Research topics of low priority include:

  • A focus on rare disorders where cognitive, social and/or affective impairment is infrequently or minimally involved, such as disorders principally affecting motor, sensory or craniofacial function (which are under the purview of other NIH institutes).
  • Research premised on 'candidate' risk genes that are not identified by statistically significant disease association.
  • Research on therapeutic development that is currently well-supported pre-clinically or clinically by industry.

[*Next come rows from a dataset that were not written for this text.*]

Context: an optimization exercise on an open-source flow, tuned for small area, a short achievable clock period and few clock cycles. The choices shown serve that exercise and are no tape-out recipe.
Where RTL was checked, it was by simulation tests only, not by an equivalence proof against the original.
Power figures rest on the tool's default switching activity, not on a simulated workload.

==> flow/design.v <==
package sha2_pkg;
  localparam int REG_W   = 64;
  localparam int REG_CNT = 8;
  localparam int DEC_W   = 3;
  localparam int BLK_W   = REG_W * REG_CNT;
  localparam logic [63:0] SHA2_PAD_WORD = 64'h8000_0000_0000_0000;
  typedef enum logic [1:0] {
    IDLE = 2'd0,
    CHK  = 2'd1,
    SEND = 2'd2
  } state_t;
endpackage
module sha2_pad_chk #(
  parameter int reg_w   = sha2_pkg::REG_W,
  parameter int reg_cnt = sha2_pkg::REG_CNT,
  parameter int dec_w   = sha2_pkg::DEC_W
) (
  input  logic [reg_cnt*reg_w-1:0]  blk,
  input  logic [reg_w-dec_w-7:0]    bcnt,
  output logic                      ok,
  output logic [dec_w-1:0]          p
);
  localparam int LW = $clog2(reg_w);
  localparam int NW = reg_cnt - 1;
  logic [reg_w-1:0] len;
  logic [NW-1:0]    z, t;       
  logic             pad_ok;
  always_comb begin
    len = blk[(reg_cnt-1)*reg_w +: reg_w];
    p   = len[LW +: dec_w];
    for (int i = 0; i < NW; i++) begin
      z[i] = (blk[i*reg_w +: reg_w-1] == '0);
      t[i] = blk[i*reg_w + reg_w-1];
    end
    pad_ok = (p != dec_w'(NW));
    for (int i = 0; i < NW; i++)
      if (!(p > dec_w'(i)) && !(z[i] && (t[i] == (p == dec_w'(i))))) pad_ok = 1'b0;
    ok = pad_ok && (len[LW-1:0] == '0) && (len[reg_w-1:LW+dec_w] == bcnt);
  end
endmodule
module sha2_blk_unpack #(
  parameter int reg_w   = sha2_pkg::REG_W,
  parameter int reg_cnt = sha2_pkg::REG_CNT,
  parameter int dec_w   = sha2_pkg::DEC_W
) (
  input  logic                     clk,
  input  logic                     rst,
  input  logic [reg_cnt*reg_w-1:0] blk,
  input  logic                     blk_vld,
  input  logic                     blk_last,
  output logic                     blk_rdy,
  output logic [reg_w-1:0]         pkt,
  output logic                     pkt_vld,
  input  logic                     pkt_rdy,
  output logic [dec_w-1:0]         idx,
  output logic                     msg_done,
  output logic                     len_err
);
  localparam int CW = reg_w - dec_w - 6;    
  logic [(reg_cnt-1)*reg_w-1:0] buf_q;      
  logic                         ld, ld_n;   
  logic                         ld_d;
  logic [dec_w-1:0]             lst;        
  logic                         fin;        
  logic [CW-1:0]                bcnt;       
  logic [CW-1:0]                bc_t;       
  logic                         pend, pend_err;
  logic                         ra_q, rb_q, rb_ok;    
  logic                         chk_ok;
  logic [dec_w-1:0]             chk_p;
  logic                         take, acc, imm, ra, rb;
  logic [reg_cnt-1:0]           sel;        
  sha2_pad_chk #(.reg_w(reg_w), .reg_cnt(reg_cnt), .dec_w(dec_w)) u_chk (
    .blk  (blk),
    .bcnt (bcnt),
    .ok   (chk_ok),
    .p    (chk_p)
  );
  assign blk_rdy = !rst && pkt_rdy && ld;
  assign acc     = blk_vld && blk_rdy;
  assign take    = pkt_vld && pkt_rdy;
  assign imm     = blk_last && !(chk_ok && chk_p != '0);    
  assign ra      = take && ld && fin;                       
  assign rb      = acc && imm;                              
  always_comb begin
    for (int k = 0; k < reg_cnt; k++) sel[k] = (idx == dec_w'(k-1));
    bc_t[0] = 1'b1;
    for (int i = 1; i < CW; i++) bc_t[i] = bc_t[i-1] & bcnt[i-1];
  end
  logic [reg_w-1:0] pkt_d;
  logic             s_hold, s_blk;
  logic [reg_cnt-1:1] s_buf;
  always_comb begin
    s_hold = !pkt_rdy;
    s_blk  = pkt_rdy && ld;
    for (int k = 1; k < reg_cnt; k++) s_buf[k] = pkt_rdy && !ld && sel[k];
    pkt_d = ({reg_w{s_hold}} & pkt) | ({reg_w{s_blk}} & blk[0 +: reg_w]);
    for (int k = 1; k < reg_cnt; k++)
      pkt_d = pkt_d | ({reg_w{s_buf[k]}} & buf_q[(k-1)*reg_w +: reg_w]);
  end
  always_comb begin
    if (rst) ld_d = 1'b1;
    else if (acc) ld_d = blk_last && chk_p <= dec_w'(1);    
    else if (take && !ld) ld_d = idx == lst - dec_w'(1);
    else ld_d = ld || !pkt_vld;
  end
  always_ff @(posedge clk) begin
    pkt <= pkt_d;
    for (int k = 1; k < reg_cnt; k++)
      buf_q[(k-1)*reg_w +: reg_w] <= (({reg_w{ld}} & blk[k*reg_w +: reg_w]) |
                                      ({reg_w{ld_n}} & buf_q[(k-1)*reg_w +: reg_w]));
    ld   <= ld_d;
    ld_n <= !ld_d;
    if (acc) begin
      idx <= '0;
      lst <= blk_last ? chk_p - dec_w'(1) : dec_w'(reg_cnt-1);
      fin <= blk_last;
    end else if (take && !ld) begin
      idx <= idx + 1'b1;
    end
    if (rst) begin
      pkt_vld  <= 1'b0;
      msg_done <= 1'b0;
      len_err  <= 1'b0;
      pend     <= 1'b0;
      pend_err <= 1'b0;
      ra_q     <= 1'b0;
      rb_q     <= 1'b0;
      rb_ok    <= 1'b0;
      bcnt     <= '0;
    end else begin
      if (acc) pkt_vld <= !imm;
      else if (take && ld) pkt_vld <= 1'b0;
      bcnt <= (acc && blk_last) ? '0 : bcnt ^ (bc_t & {CW{acc}});
      ra_q     <= ra;
      rb_q     <= rb;
      rb_ok    <= chk_ok;
      msg_done <= pend ? !pend_err : (ra_q || (rb_q && rb_ok));
      len_err  <= pend ? pend_err  : (!ra_q && rb_q && !rb_ok);
      pend     <= rb_q && (pend || ra_q);
      pend_err <= !rb_ok;
    end
  end
endmodule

Timeline, outcome, and mechanism

The timeline for R01 planning grants is three years in duration. The main outcome of this research is to establish a plan for a future, more focused prospective natural history study for further assessing these disabling psychiatric symptoms/clinical deficits to determine points of intervention. Additionally, the future study would test the quantitative measures identified for utility as prognostic measures or to monitor clinical status over time. Ultimately, the research should provide the needed framework for conducting future treatment development studies. Multiple Principal Investigator (MPI) applications are encouraged. Applicants are strongly encouraged to contact NIMH scientific program staff early when developing their projects to ascertain that the proposed study is aligned with NIMH priorities and relevant programs and/or funding opportunity announcements.

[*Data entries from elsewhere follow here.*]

From an optimization exercise on the open Yosys and OpenROAD flow, aimed at small area, a short achievable clock period and few clock cycles; shortcuts taken in it are not production practice.
The RTL was checked by simulation tests, not by an equivalence proof against the original design.
Power figures rest on the tool's default switching activity, not on a simulated workload.

==> design.v <==
package mips_mc_core_pkg;
  localparam logic [5:0] OP_RTYPE = 6'h00;
  localparam logic [5:0] OP_J     = 6'h02;
  localparam logic [5:0] OP_JAL   = 6'h03;
  localparam logic [5:0] OP_BEQ   = 6'h04;
  localparam logic [5:0] OP_BNE   = 6'h05;
  localparam logic [5:0] OP_ADDIU = 6'h09;
  localparam logic [5:0] OP_ORI   = 6'h0d;
  localparam logic [5:0] OP_LUI   = 6'h0f;
  localparam logic [5:0] OP_LW    = 6'h23;
  localparam logic [5:0] OP_SW    = 6'h2b;
  localparam logic [5:0] FN_SLL  = 6'h00;
  localparam logic [5:0] FN_JR   = 6'h08;
  localparam logic [5:0] FN_ADDU = 6'h21;
  localparam logic [5:0] FN_SUBU = 6'h23;
  localparam logic [5:0] FN_AND  = 6'h24;
  localparam logic [5:0] FN_OR   = 6'h25;
  localparam logic [5:0] FN_SLT  = 6'h2a;
endpackage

Application and Submission Information

This notice applies to due dates on or after June 5, 2023 and subsequent receipt dates through September 7, 2026.

Submit applications for this initiative using one of the following notice of funding opportunity (NOFO) or any reissues of these announcement through the expiration date of this notice.

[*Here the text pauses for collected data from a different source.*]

This design comes from an exercise in tuning for small area, a short achievable clock period and few clock cycles per item on the open sky130 flow, not from production work.
Function was checked by simulation only, so behaviour that the tests miss may differ from the original.
Power is estimated from default activity; no workload was simulated.

== run 1 ==
// start_byte_frame_reassembler
module start_byte_frame_reassembler #(
  parameter int FRAME_BYTES = sbfr_pkg::FRAME_BYTES_DEF,
  parameter int SLOTS       = sbfr_pkg::SLOTS_DEF
) (
  input  logic                   clk,
  input  logic                   rst_n,
  input  logic                   cfg_wr_en,
  input  logic [7:0]             cfg_wr_data,
  input  logic                   in_tvalid,
  output logic                   in_tready,
  input  logic [sbfr_pkg::IN_TDATA_W-1:0]  in_tdata,
  input  logic                   in_tuser,
  input  logic                   in_tlast,
  output logic                   out_tvalid,
  input  logic                   out_tready,
  output logic [sbfr_pkg::OUT_TDATA_W-1:0] out_tdata,
  output logic                   out_tlast
);
Size in the first run: roughly 3100 flip-flops, about 74 I/O pins, about 0.097 sq mm of cells after synthesis.
==> flow/config.mk <==
export PLATFORM = sky130hd
export DESIGN_NAME = start_byte_frame_reassembler
export DESIGN_NICKNAME = start_byte_frame_reassembler
export VERILOG_FILES = /design/flow/design.v
export SDC_FILE = /design/flow/constraint.sdc
export NUM_CORES = 4
export LEC_CHECK = 0
export CAP_MARGIN = 20
export CORE_MARGIN = 2
export CORE_UTILIZATION = 40
export CTS_BUF_LIST = sky130_fd_sc_hd__clkbuf_16 sky130_fd_sc_hd__clkbuf_8
export CTS_CLUSTER_DIAMETER = 60
export CTS_CLUSTER_SIZE = 20
export SETUP_SLACK_MARGIN = 3.65
export SLEW_MARGIN = 20
==> flow/constraint.sdc <==
create_clock -name core_clock -period 6.0 [get_ports {clk}]
set_input_delay 1.2000 -clock core_clock [delete_from_list [all_inputs] [get_ports {clk}]]
set_output_delay 1.2000 -clock core_clock [all_outputs]
set_load 0.01 [all_outputs]
run.sh (not shown) runs the stock make flow with config.mk's settings and CLKGATE_MAP_FILE= SYNTH_SCRIPT=/design/flow/synth_recipe.tcl, a recipe that flattens the netlist after the stock synthesis.
Testbench counts of run 1, summed over its fixed seeds: cycles 31,989, items 30,995.
Input-level comparison between run 2 and run 1:
- CTS_CLUSTER_SIZE now 30, was 20
- CTS_CLUSTER_DIAMETER now 100, was 60
- CTS_BUF_LIST now sky130_fd_sc_hd__clkbuf_16, was sky130_fd_sc_hd__clkbuf_16 sky130_fd_sc_hd__clkbuf_8
==> comparison <==
Compared with run 1, run 2 has extra setup slack. Run 1 and run 2 ended up with nearly the same count of port buffers added during placement. Changes observed in run 2 relative to run 1: first-iteration DRC count went up, area growth from synthesis to layout went down, via count went down. Going from run 1 to run 2, the first-pass GRT wire length was found to have gone down by about 1.6%. Wire length went down slightly going from run 1 to run 2. The internal power summed over all cells in run 1 is 1.08 times that in run 2. The final reports for run 2 and run 1 show total power lower in the former. Fraction of power consumed by the clock network: run 2 < run 1.
Setup changes, run 2 to run 3
- CORE_UTILIZATION: 40 -> 55
Notes after the runs:
- Run 2 and run 3 ended up with roughly the same area fraction of clock buffers and clock inverters.
- Run 3 vs run 2, instance count: run 3 lower
- Comparing run 3 and run 2, tightest slew margin relative to the limit is lower on run 2.
- The lower area growth from synthesis to layout of run 3 and run 2 is in run 3.
- Diff run 2 -> run 3: routed wire length shows an increase of 2.1%, global-route wire length before repair shows an increase of 1.5 mm.
- | global-route total usage across every layer | run 3 vs run 2 | 4.5 points higher |
- Diff run 2 -> run 3 | vertical die dimension | down by more than 10%
- Any difference in power consumption between run 3 and run 2 is small enough to ignore.
- Relative to run 2, the non-clock buffer count in the final layout of run 3 is higher by 26.


== north ==
start_byte_frame_reassembler, a different RTL version from the one above (not shown whole).
Size in the first run: ~4200 cells after synthesis, about 3100 flip-flops, roughly 74 I/O pins, ~97000 um2 of cells after synthesis.
export LEC_CHECK = 0
export CAP_MARGIN = 20
export CORE_MARGIN = 2
export CORE_UTILIZATION = 40
export CTS_BUF_LIST = sky130_fd_sc_hd__clkbuf_16
export CTS_CLUSTER_DIAMETER = 60
export CTS_CLUSTER_SIZE = 30
export SETUP_SLACK_MARGIN = 3.45
export SLEW_MARGIN = 20
create_clock -name core_clock -period 6.0 [get_ports {clk}]
north finished every stage and its layout cleared the timing, design-rule and antenna checks.
Testbench counts of north, summed over its fixed seeds: cycles 31,989, items 30,995.
Input-level comparison between south and north:
- swapping 3.45 for 3.35 in SETUP_SLACK_MARGIN
- swapping 60 for 50 in CTS_CLUSTER_DIAMETER
- swapping sky130_fd_sc_hd__clkbuf_16 for sky130_fd_sc_hd__clkbuf_8 in CTS_BUF_LIST
- swapping 30 for 16 in CTS_CLUSTER_SIZE
- south against north: final cycle utilization of the critical path rose 1.5 points; worst hold slack about even; placed wire-length estimate after detailed placement fell 1.2%.
- north vs south, type of the worst setup path: flop to flop vs flop to output port
- south finished every stage and its layout cleared the timing, design-rule and antenna checks.
- Relative to north, the area growth from synthesis to layout of south is lower by 2.5 points.
- north → south: slew of the pin with the lowest slew margin shows no meaningful change, fraction of cell area in non-clock buffers shows a reduction of 0.26 points, share of post-route cells with drive strength above 1 shows a reduction of 1.2 points.
Changes in east relative to south:
- SETUP_SLACK_MARGIN now 3.45, was 3.35
Results
Compared with south, in east sequential fraction of total cell area went down by 0.80 points; setup slack higher; share of layout cells above drive strength 1 now larger; final cell count now sits at about the same level; routed wire length per instance shows a reduction of 0.83%.
Post-route total power (east vs. south) decreases slightly
Instance area at placement: east vs south — no meaningful difference

## re-timing with driven ports
The results above use ideal ports. As a check the final layouts listed here were re-extracted and re-timed, cells and wires unchanged.
Step 1 assumes that a clkbuf_16 drives the clock port and a buf_2 every other input.
Step 2 times the ports against the registers' clock, not the clock port: input delays grow and output delays shrink by t, the midpoint of the rising clock arrivals with the driver on.
a / b / c = ideal ports / drivers / drivers and shift; a / b = the first two.
| run | shift t [ns] | slack for setup (ns) | latest minus earliest clock arrival (ns) | worst register clock-pin slew, ns | worst slew at a driven data input, ns |
|---|---|---|---|---|---|
| run 1 | 0.902 | 3.496 / 3.416 / 2.883 | 0.038 / 0.038 | 0.09 / 0.09 | 0.10 |
| run 2 | 0.858 | 3.505 / 3.424 / 2.908 | 0.063 / 0.064 | 0.12 / 0.12 | 0.09 |
| run 3 | 0.843 | 3.535 / 3.458 / 3.027 | 0.048 / 0.048 | 0.11 / 0.11 | 0.08 |
| north | 0.883 | 3.384 / 3.384 / 2.740 | 0.066 / 0.066 | 0.11 / 0.11 | 0.12 |
| south | 1.061 | 3.291 / 3.217 / 2.834 | 0.077 / 0.076 | 0.11 / 0.11 | 0.10 |
| east | 1.008 | 3.352 / 3.273 / 2.718 | 0.095 / 0.094 | 0.10 / 0.10 | 0.12 |
After both steps every run listed still meets setup and hold. The setup slack of north, which loses most, moves by 0.000 ns with the drivers and by -0.644 ns with both steps.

  • PA-20-183 Research Project Grant (Parent R01 Clinical Trial Required)
  • PA-20-184 Research Project Grant (Parent R01 Basic Experimental Studies with Humans Required)
  • PA-20-185 NIH Research Project Grant (Parent R01 Clinical Trial Not Allowed)

All instructions in the SF424 (R&R) Application Guide and the notice of funding opportunity used for submission must be followed, with the following additions:

  • For funding consideration, applicants must include NOT-MH-23-235 (without quotation marks) in the Agency Routing Identifier field (box 4B) of the SF424 R&R form. Applications without this information in box 4B will not be considered for this initiative.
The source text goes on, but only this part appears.